The Roxbury, Mass., native, who didn't play organized basketball until his freshman year at Charlestown High (Mass.), left the east coast about a year ago to play at Fremont High in California.
He went from national obscurity to someone that is among the most sought-after players on the west coast.
The 6-foot-7, 225-pound Gillenwater admits he was far from a model child in elementary and middle school.
``Going to Charlestown High was good for me," he said. "It gave me a chance to play on a real team."
Gillenwater, who turns 18 in December, played on the JV team as a freshman and moved up to varsity his sophomore season.
``I didn't get too much playing time and Coach (Jack) O'Brien kicked me off the team because I was in such a rush," Gillenwater said. "He was right. I wanted the ball all the time and I felt like I could help."
``He told me to wait my turn, but one day he brought me down to the locker room and told me I was off the team," Gillenwater added. ``You need to find yourself."
Gillenwater has done that 3,000 miles away after his old AAU coach, Greg Jackson, recommended that he and a couple of other local players head to California for more exposure.
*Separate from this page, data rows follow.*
[config.mk]
export PLATFORM = sky130hd
export DESIGN_NAME = orion_mem_arbiter
export DESIGN_NICKNAME = d
export VERILOG_FILES = /design/src/rtl/orion_types.sv /design/src/rtl/orion_rr_pick.sv /design/src/rtl/orion_mem_arbiter.sv
export SDC_FILE = /design/constraint.sdc
export NUM_CORES = 1
export LEC_CHECK = 0
export ABC_AREA = 1
export ABC_CLOCK_PERIOD_IN_PS = 3000
export CAP_MARGIN = 15
export CORE_ASPECT_RATIO = 1.5
export CORE_MARGIN = 2
export CORE_UTILIZATION = 25
export CTS_CLUSTER_SIZE = 28
export DETAILED_ROUTE_END_ITERATION = 8
export HOLD_SLACK_MARGIN = 0.08
export PLACE_DENSITY = 0.57
export SETUP_SLACK_MARGIN = 0.4
export SYNTH_ARGS = -nofsm -noshare
export SYNTH_HDL_FRONTEND = slang
export SYNTH_SLANG_ARGS = --single-unit
[constraint.sdc]
create_clock -name clk_i -period 3 [get_ports clk_i]
set_input_delay 0.75 -clock clk_i [delete_from_list [all_inputs] [get_ports clk_i]]
set_output_delay 0.75 -clock clk_i [all_outputs]
set_load 0.01 [all_outputs]
[src/rtl/orion_types.sv]
// Shared widths and enums for the Orion memory arbiter and its helpers.
package orion_types;

  localparam int ADDRW = 32;
  localparam int XLEN  = 32;
  localparam int MASKW = XLEN / 8;

  typedef enum logic [1:0] {
    IDLE,
    BUSY_I,
    BUSY_D
  } arb_state_t;

  typedef enum logic {
    PORT_I,
    PORT_D
  } arb_port_t;

endpackage

[src/rtl/orion_rr_pick.sv]
// Two-way grant selector: fixed data-port priority (POLICY=0) or
// round-robin away from the last granted port on a tie (POLICY=1).
module orion_rr_pick
  import orion_types::*;
#(
  parameter int POLICY = 1
) (
  input  logic      req_i_i,
  input  logic      req_d_i,
  input  arb_port_t last_gnt_i,
  output logic      gnt_valid_o,
  output arb_port_t gnt_o
);

  always_comb begin
    gnt_valid_o = req_i_i | req_d_i;
    gnt_o       = PORT_D;
    if (req_i_i && !req_d_i) begin
      gnt_o = PORT_I;
    end else if (req_i_i && req_d_i && (POLICY != 0) && (last_gnt_i == PORT_D)) begin
      gnt_o = PORT_I;
    end
  end

endmodule

[src/rtl/orion_mem_arbiter.sv]
// Arbitrates instruction and data requests onto one downstream memory port,
// one outstanding transaction at a time, with a sticky watchdog flag.
module orion_mem_arbiter
  import orion_types::*;
#(
  parameter int ARB_POLICY     = 1,
  parameter int TIMEOUT_CYCLES = 1024
) (
  input  logic             clk_i,
  input  logic             rst_ni,
  input  logic [ADDRW-1:0] imem_addr_i,
  input  logic             imem_valid_i,
  output logic [XLEN-1:0]  imem_rdata_o,
  output logic             imem_resp_o,
  input  logic [ADDRW-1:0] dmem_addr_i,
  input  logic [XLEN-1:0]  dmem_wdata_i,
  input  logic [MASKW-1:0] dmem_mask_i,
  input  logic             dmem_we_i,
  input  logic             dmem_valid_i,
  output logic [XLEN-1:0]  dmem_rdata_o,
  output logic             dmem_resp_o,
  output logic [ADDRW-1:0] mem_addr_o,
  output logic [XLEN-1:0]  mem_wdata_o,
  output logic [MASKW-1:0] mem_mask_o,
  output logic             mem_we_o,
  output logic             mem_valid_o,
  input  logic [XLEN-1:0]  mem_rdata_i,
  input  logic             mem_resp_i,
  output logic             err_o
);

  // A zero timeout still needs a legal one-bit counter; the watchdog logic is gated off.
  localparam int CW = (TIMEOUT_CYCLES > 0) ? $clog2(TIMEOUT_CYCLES + 1) : 1;
  localparam logic [CW-1:0] TMAX = CW'(TIMEOUT_CYCLES);

  arb_state_t       state_q;
  arb_port_t        last_gnt_q;
  logic [ADDRW-1:0] addr_q;
  logic [XLEN-1:0]  wdata_q;
  logic [MASKW-1:0] mask_q;
  logic             we_q;
  logic [CW-1:0]    cnt_q, cnt_d;
  logic             err_q;
  logic             gnt_valid;
  arb_port_t        gnt;

  orion_rr_pick #(.POLICY(ARB_POLICY)) u_pick (
    .req_i_i    (imem_valid_i),
    .req_d_i    (dmem_valid_i),
    .last_gnt_i (last_gnt_q),
    .gnt_valid_o(gnt_valid),
    .gnt_o      (gnt)
  );

  assign cnt_d = cnt_q + CW'(1);

  always_ff @(posedge clk_i) begin
    if (!rst_ni) begin
      state_q    <= IDLE;
      last_gnt_q <= PORT_I;
      addr_q     <= '0;
      wdata_q    <= '0;
      mask_q     <= '0;
      we_q       <= 1'b0;
      cnt_q      <= '0;
      err_q      <= 1'b0;
    end else begin
      case (state_q)
        IDLE: begin
          if (gnt_valid) begin
            cnt_q <= '0;
            if (gnt == PORT_D) begin
              state_q <= BUSY_D;
              addr_q  <= dmem_addr_i;
              wdata_q <= dmem_wdata_i;
              mask_q  <= dmem_mask_i;
              we_q    <= dmem_we_i;
            end else begin
              state_q <= BUSY_I;
              addr_q  <= imem_addr_i;
              wdata_q <= '0;
              mask_q  <= '1;
              we_q    <= 1'b0;
            end
          end
        end
        BUSY_I, BUSY_D: begin
          if (mem_resp_i) begin
            state_q    <= IDLE;
            last_gnt_q <= (state_q == BUSY_I) ? PORT_I : PORT_D;
          end else if ((TIMEOUT_CYCLES != 0) && (cnt_q != TMAX)) begin
            cnt_q <= cnt_d;
            if (cnt_d == TMAX) begin
              err_q <= 1'b1;
            end
          end
        end
        default: state_q <= IDLE;
      endcase
    end
  end

  assign mem_valid_o  = (state_q == BUSY_I) || (state_q == BUSY_D);
  assign mem_addr_o   = addr_q;
  assign mem_wdata_o  = wdata_q;
  assign mem_mask_o   = mask_q;
  assign mem_we_o     = we_q;
  assign err_o        = err_q;

  assign imem_resp_o  = (state_q == BUSY_I) && mem_resp_i;
  assign dmem_resp_o  = (state_q == BUSY_D) && mem_resp_i;
  assign imem_rdata_o = imem_resp_o ? mem_rdata_i : '0;
  assign dmem_rdata_o = dmem_resp_o ? mem_rdata_i : '0;

endmodule

==> flow_summary.toml, run 1 <==
[pwr]
p_leak_nw = 3.455
vdd_ir_drop_max_mv = 0.2224
power.density_nw_per_um2 = 473.3

[clock_tree]
cts_setup_buffers = 0
cts_hold_buf = 0
root_buffer = "clkbuf_16"
cts-htree-levels = 3
clkSlewWorstSetupHoldPaths_ns = 0.06
cts_tree = "done"
clock_path_buffers = 2
clk_latency_ns = 0.34
clkSinkCount = 84
cts_inserted_buffers = 9

[critical_path]
cp_slowest_stage_delay_ns = 0.29
crit_arrival_ns = 1.74
path_cells = "dlygate4sd2_1 -> nand2_2 -> bufbuf_16 -> nor2_1 -> dlygate4sd2_1"
critPathCaptureType = "output port"
rr_startpoint = "state_q[1]$_SDFFE_PN0P_"
required_ns = 2.25
path_max_fanout = 16
critPathLaunch = "mem_resp_i"
crit_type = "input pin to output port"
cp.depth = 5
cp_slowest_cell = "bufbuf_16"
critical_path.top_delay_family = "buffers and inverters"
worstPathBufferInverterCount = 3
crit_top_cell = "dlygate4sd2_1"
reg2reg_depth = 8
start_kind = "input pin"

[logic_synthesis]
ys_seq_area_share_pct = 40.08
synth_top_area_share_pct = 40.08
synth.distinct_cells = 25
async_flop_share_pct = 0
synth_commonest_cells = "192 x nand2_1, 94 x inv_1, 85 x nor2_1"
synth_nets = 789
yosys-top-cells-area = "dfxtp_1 40%, nand2_1 17%, inv_1 8.4%, nor2_1 7.6%, a21oi_1 5.8%"
syn_inst = 645
synth.avg_cell_area_um2 = 6.504
synth_flop_cell = "dfxtp_1"
syn_area_um2 = 4195
ys_seq_elements = 84
synth-edff-count = 0
yosys.area.top_type = "dfxtp_1"
ys_warn_count = 0
synth_most_common_cell = "nand2_1"

[sta]
relSlewSlack_pct = 43.07
finalCritPeriodShare_pct = 83.04
finalCriticalPeriod_ns = 2.491
tns_ns = 0
rsz0062_at_grt = "no"
maxSlewViolCount = 0
max_freq_mhz = 401.4
final-hold-violation-count = 0
fin_worst_skew_ns = 0.007727
tightest_slew_ns = 0.8530
setup_viol = 0
worst_slack_ns = 0.5087

[min_path]
min_path_type = "register to register"
hold_start = "err_o$_SDFFE_PN0P_"
holdPathStages = 2

[global_route]
busiest_layer = "met2"
grt_use_total_pct = 16.08
antenna_found_initial = 0
grt_max_degree = 69
use_met2_pct = 29.43
grt_pass1_wl_mm = 22.57
grt_pass1_vias = 4396
use_met1_pct = 17.85
grt-ovfl-total = 0
gr-usage-met3_pct = 3.241

[place]
io_buffers = 274
gp_congestion = 0.8352
place_ws_ns = 0.02519
dp_hpwl_mm = 11.19

[detailed_routing]
ant_nets = 0
viasPerCell = 4.278
vias = 4796
wl_per_cell_um = 13.46
routed_wl_mm = 15.09
drc_errors = 0
dr.pass1.iters = 4
drt_iter0_drc = 240

[floorplanning]
pin_count = 275
rows = 58
die_y_um = 162.7
coreArea_um2 = 16620
die_x_um = 109.8
die_area_um2 = 17850
initial_core_util_pct = 25.24

[cells_and_area]
drive_above_1_share_pct = 5.379
fillCellCount = 1694
num_antenna_cells = 0
finalNetCount = 1050
area_delta_synth_final_pct = 77.27

[run]
cap_violations = 0

[status]
status = "completed"
area by class of cell:
type,instances,area [µm²],share of cell area [%]
timing repair buffer,286,2833,38.09
multi-input combinational,429,1996,26.83
sequential,84,1682,22.61
inverter,96,360.3,4.845
tap,210,262.8,3.533
clock buffer,9,225.2,3.028
clock inverter,7,78.83,1.060
worst register-to-register path: stages, from the launching register on:
cell and delay, ns:
dfxtp_1 0.36, inv_1 0.07, ha_2 0.41, inv_1 0.16, nand2_1 0.11, nand3_1 0.23, inv_1 0.27, nand2_1 0.08
a21oi_1 0.12
what timing repair did:
| item | 4_1_cts | 5_1_grt |
|---|---|---|
| hold endpoints to repair | 0 | 0 |
| endpoints found under the setup margin | 66 | 1 |
| cloned | 1 | 0 |
| resized for setup | 119 | 2 |
state kept, by name, summed over array words and instances, names as in the netlist:
name	count
mem_addr_o	32
mem_wdata_o	32
cnt_q	11
mem_mask_o	4
state_q	2
err_o	1
last_gnt_q	1
mem_we_o	1
routing by layer:
metal  up-vias  wire [µm]
li1       2534          -
met1      2098       6156
met2       142       7693
met3        22        916
met4         0        323
met5         -          0
power breakdown:
part | leakage (nW) | switching [mW] | internal (mW)
clock | 0.151 | 0.490 | 0.658
combinational | 2.61 | 0.520 | 0.553
sequential | 0.692 | 0.0614 | 1.24
per-stage QoR:
step	cell area [µm²]	util (%)	cells	total power [mW]	hold slack (ns)
4_1_cts	7432	44.72	1121	3.583	0.4550
3_3_place_gp	7158	43.07	1104	2.420	0.4373
5_1_grt	7437	44.75	1121	3.721	0.4821
3_5_place_dp	7158	43.07	1104	2.419	0.4440
6_report	7437	44.75	1121	3.520	0.4519
2_1_floorplan	4195	-	645	1.808	0.4558
layout by cell type (no fill, tap or decap), types with 5 or more instances in the layout:
cell type and instances:
clkdlybuf4s50_1 206, buf_2 6, o211ai_1 32, nand3_1 46, nand2_1 191, nor2_1 85, buf_4 8, inv_1 94
dfxtp_1 84, ha_1 5, dlygate4sd2_1 29, clkdlybuf4s15_1 31, clkbuf_16 9, a21oi_1 49
path summary, 6_finish.rpt:
kind                                               to  slack (ns)
worst min register to register     err_o$_SDFFE_PN0P_        0.45
worst max register to register  cnt_q[6]$_SDFFE_PN0P_        1.11
worst min-delay path               err_o$_SDFFE_PN0P_        0.45
worst max-delay path                 dmem_rdata_o[27]        0.51
kinds of logic (layout without fill, tap and decap cells):
family                     after synthesis  in the layout  synth area share [%]
and+or+nand+nor                        332            332                 31.70
AOI/OAI and AO/OA                       91             91                 13.96
DFF                                     84             84                 40.08
buffers and inverters                  132            398                 12.47
adders and majority gates                6              6                 1.789
(Power assumes the default switching activity.)
==> inputs of run 2 (changes only) <==
Settings changed: ABC_CLOCK_PERIOD_IN_PS 3000 to 2100, PLACE_DENSITY 0.57 to 0.6.
Clock period 3 ns to 2.1 ns, I/O delays scaled along.
==> run 2 against run 1 <==
  * Setup slack got worse by 0.48 ns
  * Register-to-register slack got worse by 0.72 ns
  * Clock power rose by 43%
  * Sequential share of layout area decreased by 1.4 points
  * Global-route usage grew 0.99 points
  * Clock-buffer cell count did not move
  * Worst hold slack got worse by 0.0062 ns
  * First-iteration DRC count decreased by 5.4%
  * Cell count grew 3.0%
  * Largest cell class unchanged
  * Highest routed layer unchanged
==> flow_summary.toml, run 2 (synthesis results as in run 1) <==
[status]
status = "completed"

[sta]
max_freq_mhz = 483.7
fin_worst_skew_ns = 0.01178
worst_slack_ns = 0.03251
maxSlewViolCount = 0
final-hold-violation-count = 0
whs_ns = 0.4457
tightest_slew_ns = 0.3391
relSlewSlack_pct = 77.39
finalCriticalPeriod_ns = 2.067
tns_ns = 0
rsz0062_at_grt = "yes"
setup_viol = 0
finalCritPeriodShare_pct = 98.45

[floorplanning]
rows = 58
die_y_um = 162.7
die_area_um2 = 17850
pin_count = 275
coreArea_um2 = 16620
initial_core_util_pct = 25.24
die_x_um = 109.8

[critical_path]
worstPathBufferInverterCount = 5
start_kind = "register"
critPathCaptureType = "output port"
path_cells = "inv_4 -> ha_4 -> nand2_8 -> buf_6 -> buf_12 -> buf_4 -> nor2_2 -> buf_2"
crit_type = "register to output port"
crit_arrival_ns = 1.54
cp_slowest_stage_delay_ns = 0.35
reg2reg_depth = 10
timing.rr.end = "cnt_q[1]$_SDFFE_PN0P_"
critical_path.top_delay_family = "buffers and inverters"
cp_slowest_cell = "dfxtp_4"
rr_startpoint = "state_q[1]$_SDFFE_PN0P_"
required_ns = 1.57
r2r_setup_slack_ns = 0.39
path_max_fanout = 8

[global_route]
grt-ovfl-total = 0
grt_max_degree = 51
grt_pass1_wl_mm = 23.87
grt_use_total_pct = 17.07
antenna_found_initial = 1
grt_pass1_vias = 4638

[cells_and_area]
mostFrequentLayoutCell = "nand2_1"
fin_area_um2 = 7966
final_cell_mix = "181 x nand2_1, 134 x clkdlybuf4s50_1, 86 x inv_1"
area_delta_synth_final_pct = 89.89
drive_above_1_share_pct = 22.03
final_util_pct = 47.94
stdcell_count = 1155
finalNetCount = 1083

[pwr]
p_leak_nw = 3.924
internal_power_mw = 3.562
vdd_ir_drop_max_mv = 0.3396
finalPower_mw = 5.221
p_sw_share_pct = 31.78
p_clk_share_pct = 31.6
power.density_nw_per_um2 = 655.4
p_switching_mw = 1.659
power_frac_comb_pct = 32.9
seq_power_share_pct = 35.5

[detailed_routing]
vias = 5082
wl_per_cell_um = 14.27
routed_wl_mm = 16.48
ant_nets = 0
viasPerCell = 4.400
drc_errors = 0
drt_iter0_drc = 227
dr.pass1.iters = 4

[clock_tree]
cts_inserted_buffers = 9
root_buffer = "clkbuf_16"
clkSinkCount = 84
cts-htree-levels = 3
clock_path_buffers = 2
clk_latency_ns = 0.34
clkSlewWorstSetupHoldPaths_ns = 0.06
cts_tree = "done"
cts_hold_buf = 0

[min_path]
min_path_type = "register to register"
hold_start = "err_o$_SDFFE_PN0P_"
holdPathEnd = "err_o$_SDFFE_PN0P_"
holdPathStages = 2

[place]
dp_cells = 1117
place_ws_ns = -0.4691
gp_congestion = 0.8678
place_area_um2 = 7281
dp_hpwl_mm = 11.58
io_buffers = 274

[run]
cap_violations = 0
## run 2: area by class of cell
cell class                 instances  area [µm²]
fill                            1704        8652
tap                              210       262.8
antenna                            1       2.502
clock inverter                     7       81.33
multi-input combinational        429        2315
timing repair buffer             319        3020
clock buffer                       9       225.2
sequential                        84        1688
inverter                          96       371.6
## run 2: worst max-delay path by stage
stage                                 start                to  slack [ns]  depth (start not counted)
finish              state_q[1]$_SDFFE_PN0P_  imem_rdata_o[25]        0.03                          8
global route        state_q[1]$_SDFFE_PN0P_  imem_rdata_o[16]       -0.03                          8
CTS                 state_q[1]$_SDFFE_PN0P_  imem_rdata_o[17]     -0.0005                          8
detailed placement               mem_resp_i  dmem_rdata_o[14]       -0.47                          5
global placement                 mem_resp_i  dmem_rdata_o[14]       -0.46                          5
floorplan           state_q[0]$_SDFFE_PN0P_       dmem_resp_o        0.48                          5
## run 2: per-layer routing
| layer | GRT usage (%) | wire [µm] | vias up |
|---|---|---|---|
| met2 | 29.07 | 8274 | 162 |
| met5 | 0 | 0 | - |
| li1 | - | - | 2606 |
| met1 | 19.90 | 6681 | 2285 |
| met3 | 5.162 | 1174 | 29 |
| met4 | 6.272 | 347 | 0 |
## run 2: worst reg2reg max path, stage by stage, from the launching register on
cell and delay [ns]:
dfxtp_4 0.36, inv_4 0.04, buf_4 0.12, buf_6 0.11, ha_4 0.22, buf_8 0.14
a21oi_4 0.18, nand4_1 0.17, inv_2 0.16, nand2_2 0.06, a21oi_2 0.10
## run 2: what timing repair did
item                                    4_1_cts  5_1_grt
resized for setup                           400       74
cloned                                        3        5
endpoints found under the setup margin      182       93
pin swaps                                     5       12
buffers inserted                              7        6
## run 2: power by group through the flow
stage / logic [mW] / registers (mW) / clock network [mW]
after floorplan: 0.616 / 1.97 / 0
after global placement: 1.62 / 1.89 / 0
after detailed placement: 1.62 / 1.89 / 0
after CTS: 1.58 / 1.85 / 1.71
after global routing: 1.87 / 1.88 / 1.78
final: 1.72 / 1.85 / 1.65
``I was hurt when I was kicked off the team," Gillenwater recalled. "I was crying because I wanted to finish my career at Charlestown."
``But it was the best thing that could have happened to me looking back on it," he added.
Gillenwater thrived while at Fremont High – as a player and as a leader. He scored 37 points and grabbed 10 boards in a game against state power Crenshaw High.
However, just prior to the playoffs, it came out that the team's season was over because Gillenwater and his other teammates were deemed ineligible because they moved without their families.
``If that didn't happen, I would have finished the two years at Fremont," he said.
Now Gillenwater is headed to Stoneridge Prep (Calif.) after putting up 19 points and 10 boards per game at Fremont and also establishing himself on the national map this past summer with H-Squad.
``Rick (Isaac) gave me a lot of opportunities to showcase myself," Gillenwater said. "I know I still have a lot of work to do. My jump shot needs to be more consistent and my form needs to be better."
``This is my first year actually playing in AAU," he added. " ``I want to know what I need to do to be better," he added. "Tell me because I want to be one of the top players. I know my shot needs to be better and I need to work on my handle. I don't want to be a one-dimensional player that posts up all the time. I want to be versatile – like Michael Beasley. He can do everything."
Gillenwater has gone from someone that, a year ago, didn't have any colleges looking at him to a player who is being recruited by the likes of Illinois, USC, Kansas, Washington, Arizona, Texas, Kansas State and Oklahoma State. He said that he recently fielded scholarship offers from Kansas State and Oklahoma State to go along with his first offer from USC.
``When I was at Charlestown, I was lucky if I got looked at by a Division 3 school," Gillenwater said. "I'm just happy. It's crazy for me." ``I never thought this would all happen," he added. "That's why I am working so hard – because I don't want to disappoint anyone who has helped me."